WHAT YOU HAVE TO DO ▸ Select the lines of the records containing the word "slack" and list them.

(Collected data entries)
::::::::::

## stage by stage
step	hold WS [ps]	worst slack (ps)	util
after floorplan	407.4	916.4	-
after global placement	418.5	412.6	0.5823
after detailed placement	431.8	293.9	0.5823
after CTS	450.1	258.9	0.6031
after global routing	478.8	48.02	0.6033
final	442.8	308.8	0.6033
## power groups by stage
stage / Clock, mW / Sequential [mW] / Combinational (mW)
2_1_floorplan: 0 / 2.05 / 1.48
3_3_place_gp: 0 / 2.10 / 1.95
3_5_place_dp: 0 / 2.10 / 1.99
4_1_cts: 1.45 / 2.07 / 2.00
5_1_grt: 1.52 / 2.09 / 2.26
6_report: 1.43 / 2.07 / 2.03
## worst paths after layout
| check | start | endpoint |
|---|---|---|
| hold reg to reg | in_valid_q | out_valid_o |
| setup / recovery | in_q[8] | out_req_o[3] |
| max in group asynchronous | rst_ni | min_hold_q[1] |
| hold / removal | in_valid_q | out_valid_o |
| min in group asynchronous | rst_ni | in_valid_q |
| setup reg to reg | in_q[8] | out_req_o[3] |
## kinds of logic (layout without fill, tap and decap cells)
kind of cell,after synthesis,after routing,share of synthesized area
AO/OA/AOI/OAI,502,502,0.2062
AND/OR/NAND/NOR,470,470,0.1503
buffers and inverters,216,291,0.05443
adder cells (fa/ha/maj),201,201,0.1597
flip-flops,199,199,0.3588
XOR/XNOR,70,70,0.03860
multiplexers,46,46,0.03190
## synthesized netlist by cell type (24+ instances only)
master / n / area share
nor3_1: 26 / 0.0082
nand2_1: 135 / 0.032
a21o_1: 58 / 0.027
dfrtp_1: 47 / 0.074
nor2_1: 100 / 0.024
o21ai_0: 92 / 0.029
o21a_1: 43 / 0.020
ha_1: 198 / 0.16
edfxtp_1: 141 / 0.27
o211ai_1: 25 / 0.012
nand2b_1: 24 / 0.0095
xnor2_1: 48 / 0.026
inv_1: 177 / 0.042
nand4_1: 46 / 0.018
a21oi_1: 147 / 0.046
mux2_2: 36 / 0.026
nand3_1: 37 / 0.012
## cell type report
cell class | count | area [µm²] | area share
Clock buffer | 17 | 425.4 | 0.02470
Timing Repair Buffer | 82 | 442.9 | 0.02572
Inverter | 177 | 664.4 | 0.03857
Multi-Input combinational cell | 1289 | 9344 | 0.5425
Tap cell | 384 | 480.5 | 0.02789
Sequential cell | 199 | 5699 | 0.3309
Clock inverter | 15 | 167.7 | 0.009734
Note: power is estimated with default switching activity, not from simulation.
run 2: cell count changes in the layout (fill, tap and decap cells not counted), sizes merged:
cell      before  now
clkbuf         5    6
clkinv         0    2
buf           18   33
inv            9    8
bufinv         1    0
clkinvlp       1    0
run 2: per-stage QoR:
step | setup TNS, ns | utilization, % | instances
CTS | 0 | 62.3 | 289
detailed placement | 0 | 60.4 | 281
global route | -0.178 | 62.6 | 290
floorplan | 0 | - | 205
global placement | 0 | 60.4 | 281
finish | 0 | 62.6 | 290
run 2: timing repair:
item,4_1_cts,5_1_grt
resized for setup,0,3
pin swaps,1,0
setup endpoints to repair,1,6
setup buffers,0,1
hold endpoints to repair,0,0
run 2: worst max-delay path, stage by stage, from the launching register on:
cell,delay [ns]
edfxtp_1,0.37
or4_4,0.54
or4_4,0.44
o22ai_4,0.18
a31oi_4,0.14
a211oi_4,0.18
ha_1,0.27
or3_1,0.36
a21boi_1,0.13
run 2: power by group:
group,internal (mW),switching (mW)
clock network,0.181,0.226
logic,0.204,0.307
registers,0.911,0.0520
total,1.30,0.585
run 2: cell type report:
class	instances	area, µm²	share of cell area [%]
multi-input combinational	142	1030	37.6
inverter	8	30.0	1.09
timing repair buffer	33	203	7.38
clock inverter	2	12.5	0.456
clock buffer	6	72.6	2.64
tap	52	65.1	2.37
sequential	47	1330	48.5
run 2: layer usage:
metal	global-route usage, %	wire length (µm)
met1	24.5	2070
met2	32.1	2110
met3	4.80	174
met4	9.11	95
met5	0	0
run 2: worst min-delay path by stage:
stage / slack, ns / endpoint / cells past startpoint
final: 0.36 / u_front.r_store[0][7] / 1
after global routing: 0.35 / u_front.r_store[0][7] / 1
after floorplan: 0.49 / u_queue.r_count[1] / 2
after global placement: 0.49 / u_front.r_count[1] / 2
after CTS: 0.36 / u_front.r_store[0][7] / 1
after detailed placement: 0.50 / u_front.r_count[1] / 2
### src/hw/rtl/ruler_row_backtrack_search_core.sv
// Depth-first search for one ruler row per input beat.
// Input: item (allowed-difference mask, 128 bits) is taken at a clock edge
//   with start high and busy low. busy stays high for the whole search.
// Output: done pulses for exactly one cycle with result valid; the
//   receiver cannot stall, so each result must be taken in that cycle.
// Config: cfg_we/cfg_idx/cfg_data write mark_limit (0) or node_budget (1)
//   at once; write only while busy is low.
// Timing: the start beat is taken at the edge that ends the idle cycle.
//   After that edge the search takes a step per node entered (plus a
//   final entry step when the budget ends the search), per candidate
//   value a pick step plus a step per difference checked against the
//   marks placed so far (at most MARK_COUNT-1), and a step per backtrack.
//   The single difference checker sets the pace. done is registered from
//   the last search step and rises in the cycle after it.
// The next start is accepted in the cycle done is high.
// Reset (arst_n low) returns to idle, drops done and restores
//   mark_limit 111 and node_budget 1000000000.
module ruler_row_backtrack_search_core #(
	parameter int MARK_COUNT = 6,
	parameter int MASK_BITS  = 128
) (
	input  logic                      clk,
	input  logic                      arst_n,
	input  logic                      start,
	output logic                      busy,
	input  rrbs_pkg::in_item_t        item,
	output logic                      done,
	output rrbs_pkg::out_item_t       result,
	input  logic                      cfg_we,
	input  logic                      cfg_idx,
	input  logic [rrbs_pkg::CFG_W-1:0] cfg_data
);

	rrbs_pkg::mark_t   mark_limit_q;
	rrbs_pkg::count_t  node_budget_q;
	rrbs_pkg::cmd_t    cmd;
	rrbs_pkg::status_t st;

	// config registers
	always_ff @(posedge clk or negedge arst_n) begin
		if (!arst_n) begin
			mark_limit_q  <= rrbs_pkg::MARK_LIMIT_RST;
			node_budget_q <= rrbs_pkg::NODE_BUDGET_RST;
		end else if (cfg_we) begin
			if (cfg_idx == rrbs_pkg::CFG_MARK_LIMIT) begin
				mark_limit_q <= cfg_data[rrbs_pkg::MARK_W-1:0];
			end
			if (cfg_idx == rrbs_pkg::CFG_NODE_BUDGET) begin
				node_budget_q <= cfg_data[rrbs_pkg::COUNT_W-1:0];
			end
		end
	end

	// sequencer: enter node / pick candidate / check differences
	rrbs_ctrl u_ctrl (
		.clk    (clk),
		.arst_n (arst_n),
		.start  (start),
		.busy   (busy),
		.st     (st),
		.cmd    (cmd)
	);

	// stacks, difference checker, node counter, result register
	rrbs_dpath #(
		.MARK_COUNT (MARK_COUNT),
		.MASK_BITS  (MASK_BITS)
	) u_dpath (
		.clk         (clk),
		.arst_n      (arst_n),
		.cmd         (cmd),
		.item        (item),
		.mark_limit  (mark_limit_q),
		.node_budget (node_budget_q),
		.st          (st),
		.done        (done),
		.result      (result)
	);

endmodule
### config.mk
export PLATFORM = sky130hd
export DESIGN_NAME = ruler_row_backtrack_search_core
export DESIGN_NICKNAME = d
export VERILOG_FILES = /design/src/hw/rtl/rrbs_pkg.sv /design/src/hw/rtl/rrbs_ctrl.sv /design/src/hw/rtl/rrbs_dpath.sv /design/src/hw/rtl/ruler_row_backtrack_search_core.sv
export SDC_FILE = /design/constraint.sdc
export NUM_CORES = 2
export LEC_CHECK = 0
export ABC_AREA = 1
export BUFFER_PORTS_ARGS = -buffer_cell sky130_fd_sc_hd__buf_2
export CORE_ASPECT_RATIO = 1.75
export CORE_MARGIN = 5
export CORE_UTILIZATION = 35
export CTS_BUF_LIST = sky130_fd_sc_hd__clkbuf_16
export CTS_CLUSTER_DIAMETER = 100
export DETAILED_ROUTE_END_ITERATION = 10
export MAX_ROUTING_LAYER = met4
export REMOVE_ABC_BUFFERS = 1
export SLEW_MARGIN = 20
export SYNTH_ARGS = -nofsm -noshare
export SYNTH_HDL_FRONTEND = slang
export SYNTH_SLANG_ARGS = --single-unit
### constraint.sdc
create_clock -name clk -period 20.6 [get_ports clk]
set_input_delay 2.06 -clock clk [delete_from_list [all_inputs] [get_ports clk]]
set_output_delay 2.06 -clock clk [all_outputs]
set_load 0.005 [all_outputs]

::::::::::

EXERCISE ANSWER ▸
step	hold WS [ps]	worst slack (ps)	util
stage / slack, ns / endpoint / cells past startpoint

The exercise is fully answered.